By Dave Kindred
Omar Uresti is the name. You likely have no idea who he is. Yesterday I went looking for him here. In the locker room, no. On the range, no. The putting green, not there, either. I left notes. I left a voice mail. I asked the locker room doorman, “Seen Omar?”

Friends put in a good word for me when they bumped into Omar. But I never found him. I checked my iPhone mileage: 4.1 miles in search of Omar. He was the ghost of Quail Hollow.

At dinner I told my sad reporter’s story of failure.

I got no sympathy.

One wise guy asked two good questions, first, “Omar Uresti?”

Then, “Why?”

I had two good reasons. It’s intriguing when an Omar Uresti, at age 49, on an unlikely but epic golf journey, stands alongside the stars of the golf galaxy, Jordan and Jason, Rory, Sergio, and Dustin, not to mention Thorbjorn Olesen, a Dane who was the early first-round leader in this 99th PGA Championship.

Around Uresti, there’s also a touch of unfair controversy. He’s here as a club pro but he’s not a club pro and that has upset some club pros. Those people are mistaken. They should be celebrating Omar Uresti. Every time he tees it up, he’s saying golf is a game for a lifetime. This takes some explaining, which we’ll do right after talking about the way Uresti played today.

He shot 74, three over par, and pronounced it “a good day.” He rolled in two long birdie putts. “On both,” he said, “I thought I hit them too hard but they held the line and hit the cup and fell in.” On a course too long, at 7,600 yards, for his game, he found it “suited my eye, with all the trees lining the fairway, I never thought I had to come out of my shoes on drives.” Long unsure of his putting, he yet pitched well enough today to make what he called “two or three tremendous up-and-downs on four-foot putts.”

Now, the club pro thing. The PGA of America saves 20 spots in its PGA Championship for the top 20 finishers in the PGA Professional Championship, which is a tournament contested generally by club professionals. Those are the clubhouse worthies in charge of everything from carts to Titleists.
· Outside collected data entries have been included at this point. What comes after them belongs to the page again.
==> src/rtl/vga_pkg.sv <==
// Shared VGA-side types: the screen identifiers that the screen selector
// uses to pick which video stream reaches the display.
package vga_pkg;

    typedef enum logic [1:0] {
        START    = 2'd0,
        GAME     = 2'd1,
        PLAYER_1 = 2'd2,
        PLAYER_2 = 2'd3
    } screen_t;

endpackage

==> src/rtl/screen_fsm.sv <==
// Game-flow controller. It decides which screen is shown: title, game, or one
// of the two win screens. Screen changes happen only on frame boundaries, so the
// selected video stream never switches partway through a frame. Every entry into
// GAME produces a one-cycle game reset pulse.
module screen_fsm #(
    parameter int WIN_HOLD_FRAMES = 300,
    parameter int LOCKOUT_FRAMES  = 30,
    parameter bit VSYNC_POL       = 1'b1,
    localparam int CW             = $clog2(WIN_HOLD_FRAMES + 1)
) (
    input  logic             clk,
    input  logic             rst_n,
    input  logic             vsync,
    input  logic             btn_start,
    input  logic             p1_win,
    input  logic             p2_win,
    output vga_pkg::screen_t screen,
    output logic             game_rst,
    output logic [CW-1:0]    frame_cnt
);

    import vga_pkg::*;

    // A rematch is only reachable when the lockout ends before the hold time
    // runs out. Otherwise the lockout compare is forced off so that it never
    // uses a truncated constant.
    localparam bit          REMATCH_OK = (LOCKOUT_FRAMES < WIN_HOLD_FRAMES);
    localparam logic [CW-1:0] LOCK_CNT  = REMATCH_OK ? CW'(LOCKOUT_FRAMES) : '0;
    localparam logic [CW-1:0] HOLD_MAX  = CW'(WIN_HOLD_FRAMES);
    localparam logic [CW-1:0] HOLD_LAST = CW'(WIN_HOLD_FRAMES - 1);

    logic    vsync_q;
    logic    btn_q;
    logic    start_pend;
    logic    win_pend;
    logic    win_p2;

    logic    tick;
    logic    start_req;
    logic    lock_ok;

    screen_t       screen_d;
    logic          game_rst_d;
    logic [CW-1:0] cnt_d;
    logic          start_pend_d;
    logic          win_pend_d;
    logic          win_p2_d;

    assign tick      = VSYNC_POL ? (vsync & ~vsync_q) : (~vsync & vsync_q);
    assign start_req = btn_start & ~btn_q;
    assign lock_ok   = REMATCH_OK && (frame_cnt >= LOCK_CNT);

    // State register. The edge detectors reset to their "already seen" levels,
    // so releasing reset cannot create a fake start press or a fake frame tick.
    always_ff @(posedge clk or negedge rst_n) begin
        if (!rst_n) begin
            screen     <= START;
            game_rst   <= 1'b0;
            frame_cnt  <= '0;
            start_pend <= 1'b0;
            win_pend   <= 1'b0;
            win_p2     <= 1'b0;
            vsync_q    <= VSYNC_POL;
            btn_q      <= 1'b1;
        end else begin
            screen     <= screen_d;
            game_rst   <= game_rst_d;
            frame_cnt  <= cnt_d;
            start_pend <= start_pend_d;
            win_pend   <= win_pend_d;
            win_p2     <= win_p2_d;
            vsync_q    <= vsync;
            btn_q      <= btn_start;
        end
    end

    // Next-state logic. Requests are latched as they arrive and acted on at the
    // next frame tick. A request that arrives in the tick cycle itself counts.
    always_comb begin
        screen_d     = screen;
        game_rst_d   = 1'b0;
        cnt_d        = frame_cnt;
        start_pend_d = start_pend;
        win_pend_d   = win_pend;
        win_p2_d     = win_p2;

        case (screen)
            START: begin
                cnt_d      = '0;
                win_pend_d = 1'b0;
                if (start_req) begin
                    start_pend_d = 1'b1;
                end
                if (tick && start_pend_d) begin
                    screen_d     = GAME;
                    game_rst_d   = 1'b1;
                    start_pend_d = 1'b0;
                end
            end

            GAME: begin
                cnt_d        = '0;
                start_pend_d = 1'b0;
                if (!win_pend && (p1_win || p2_win)) begin
                    win_pend_d = 1'b1;
                    win_p2_d   = ~p1_win;
                end
                if (tick && win_pend_d) begin
                    screen_d   = win_p2_d ? PLAYER_2 : PLAYER_1;
                    win_pend_d = 1'b0;
                end
            end

            PLAYER_1, PLAYER_2: begin
                win_pend_d = 1'b0;
                if (start_req && lock_ok) begin
                    start_pend_d = 1'b1;
                end
                if (tick) begin
                    if (start_pend_d && lock_ok) begin
                        screen_d     = GAME;
                        game_rst_d   = 1'b1;
                        cnt_d        = '0;
                        start_pend_d = 1'b0;
                    end else if (frame_cnt == HOLD_LAST) begin
                        screen_d     = START;
                        cnt_d        = '0;
                        start_pend_d = 1'b0;
                    end else if (frame_cnt != HOLD_MAX) begin
                        cnt_d = frame_cnt + CW'(1);
                    end
                end
            end

            default: begin
                screen_d     = START;
                cnt_d        = '0;
                start_pend_d = 1'b0;
                win_pend_d   = 1'b0;
            end
        endcase
    end

endmodule

==> config.mk <==
export PLATFORM = sky130hd
export DESIGN_NAME = screen_fsm
export DESIGN_NICKNAME = d
export VERILOG_FILES = /design/src/rtl/vga_pkg.sv /design/src/rtl/screen_fsm.sv
export SDC_FILE = /design/constraint.sdc
export NUM_CORES = 1
export LEC_CHECK = 0
export ABC_AREA = 1
export CORE_ASPECT_RATIO = 0.5
export CORE_MARGIN = 4
export CORE_UTILIZATION = 35
export CTS_CLUSTER_SIZE = 24
export DETAILED_ROUTE_END_ITERATION = 8
export PLACE_DENSITY = 0.66
export SLEW_MARGIN = 40
export SYNTH_ARGS = -nofsm -noshare
export SYNTH_HDL_FRONTEND = slang
export SYNTH_SLANG_ARGS = --single-unit
export TNS_END_PERCENT = 100
==> constraint.sdc <==
create_clock -name clk -period 2.2 [get_ports clk]
set_input_delay 0.33 -clock clk [delete_from_list [all_inputs] [get_ports clk]]
set_output_delay 0.33 -clock clk [all_outputs]
set_load 0.02 [all_outputs]
### src/rtl/bus_transfer_sequencer.sv
// Sequences register-to-register transfers over a shared bus: queued requests
// are played out as DRIVE (source enabled), LATCH (destination strobed), RELEASE.
module bus_transfer_sequencer #(
    parameter int NREG  = 8,
    parameter int WIDTH = 8,
    localparam int IW   = $clog2(NREG)
) (
    input  logic             clk,
    input  logic             reset_n,
    // Handshake: a request transfers on a rising edge where req_valid and
    // req_ready are both 1; req_ready depends only on registered occupancy.
    input  logic             req_valid,
    output logic             req_ready,
    input  logic [IW-1:0]    req_src,
    input  logic [IW-1:0]    req_dst,
    input  logic             req_capture,
    input  logic [WIDTH-1:0] bus_in,
    output logic [NREG-1:0]  reg_enable,
    output logic [NREG-1:0]  reg_latch,
    output logic [WIDTH-1:0] capture_data,
    output logic             busy,
    output logic             done,
    output logic             err,
    output logic [1:0]       fsm_state
);

    typedef enum logic [1:0] {
        S_IDLE    = 2'd0,
        S_DRIVE   = 2'd1,
        S_LATCH   = 2'd2,
        S_RELEASE = 2'd3
    } state_t;

    state_t state, state_next;

    logic [IW-1:0] fifo_src [4];
    logic [IW-1:0] fifo_dst [4];
    logic          fifo_cap [4];
    logic [1:0]    wr_ptr, rd_ptr;
    logic [2:0]    count;

    logic [IW-1:0] act_src, act_dst;
    logic          act_cap;

    logic          accept, push, reject, pop;
    logic [IW-1:0] next_src;

    assign req_ready = (count < 3'd4);
    assign accept    = req_valid & req_ready;
    assign push      = accept & (req_src != req_dst);
    assign reject    = accept & (req_src == req_dst);
    assign busy      = (state != S_IDLE) || (count != 3'd0);
    assign fsm_state = state;

    always_comb begin
        state_next = state;
        pop        = 1'b0;
        unique case (state)
            S_IDLE: begin
                if (count != 3'd0) begin
                    state_next = S_DRIVE;
                    pop        = 1'b1;
                end
            end
            S_DRIVE: state_next = S_LATCH;
            S_LATCH: state_next = S_RELEASE;
            S_RELEASE: begin
                if (count != 3'd0) begin
                    state_next = S_DRIVE;
                    pop        = 1'b1;
                end else begin
                    state_next = S_IDLE;
                end
            end
            default: state_next = S_IDLE;
        endcase
    end

    // The source for the coming cycle is the FIFO head when popping, so the
    // registered enable lines up with the first DRIVE cycle.
    assign next_src = pop ? fifo_src[rd_ptr] : act_src;

    always_ff @(posedge clk) begin
        if (push) begin
            fifo_src[wr_ptr] <= req_src;
            fifo_dst[wr_ptr] <= req_dst;
            fifo_cap[wr_ptr] <= req_capture;
        end
    end

    always_ff @(posedge clk or negedge reset_n) begin
        if (!reset_n) begin
            wr_ptr <= 2'd0;
            rd_ptr <= 2'd0;
            count  <= 3'd0;
        end else begin
            if (push) wr_ptr <= wr_ptr + 2'd1;
            if (pop)  rd_ptr <= rd_ptr + 2'd1;
            unique case ({push, pop})
                2'b10:   count <= count + 3'd1;
                2'b01:   count <= count - 3'd1;
                default: count <= count;
            endcase
        end
    end

    always_ff @(posedge clk or negedge reset_n) begin
        if (!reset_n) begin
            act_src <= '0;
            act_dst <= '0;
            act_cap <= 1'b0;
        end else if (pop) begin
            act_src <= fifo_src[rd_ptr];
            act_dst <= fifo_dst[rd_ptr];
            act_cap <= fifo_cap[rd_ptr];
        end
    end

    always_ff @(posedge clk or negedge reset_n) begin
        if (!reset_n) begin
            state        <= S_IDLE;
            reg_enable   <= '0;
            reg_latch    <= '0;
            done         <= 1'b0;
            err          <= 1'b0;
            capture_data <= '0;
        end else begin
            state      <= state_next;
            reg_enable <= (state_next == S_DRIVE || state_next == S_LATCH)
                          ? (NREG'(1) << next_src) : '0;
            reg_latch  <= (state_next == S_LATCH) ? (NREG'(1) << act_dst) : '0;
            done       <= (state_next == S_RELEASE);
            err        <= reject;
            if (state == S_LATCH && act_cap) capture_data <= bus_in;
        end
    end

endmodule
Thus, the “club pro” label for that event.

“Omar’s strength,” the father said, “is perseverance.”

The thing is, though, more than club pros are eligible; there are 26 categories of contestants. “College golf coaches.” “Past PGA Presidents.”

And, as in the case of Omar Uresti, “Life Member Active.” That means the member is up to date on his $75 annual dues.

By rule, then, Uresti can play for one of those 20 spots. He not only played in the “club pro” tournament, he won it. And this week he has a locker in the PGA Champions corner of the locker room, there with McIlroy and Mickelson, Love III and Dufner – as well he should be, according to one college coach in the field here. Mike Small, of the University of Illinois, said, “Omar’s got every right to be here. In fact, I think the PGA should put more emphasis on its club pros playing rather than being in the shop selling sweaters.”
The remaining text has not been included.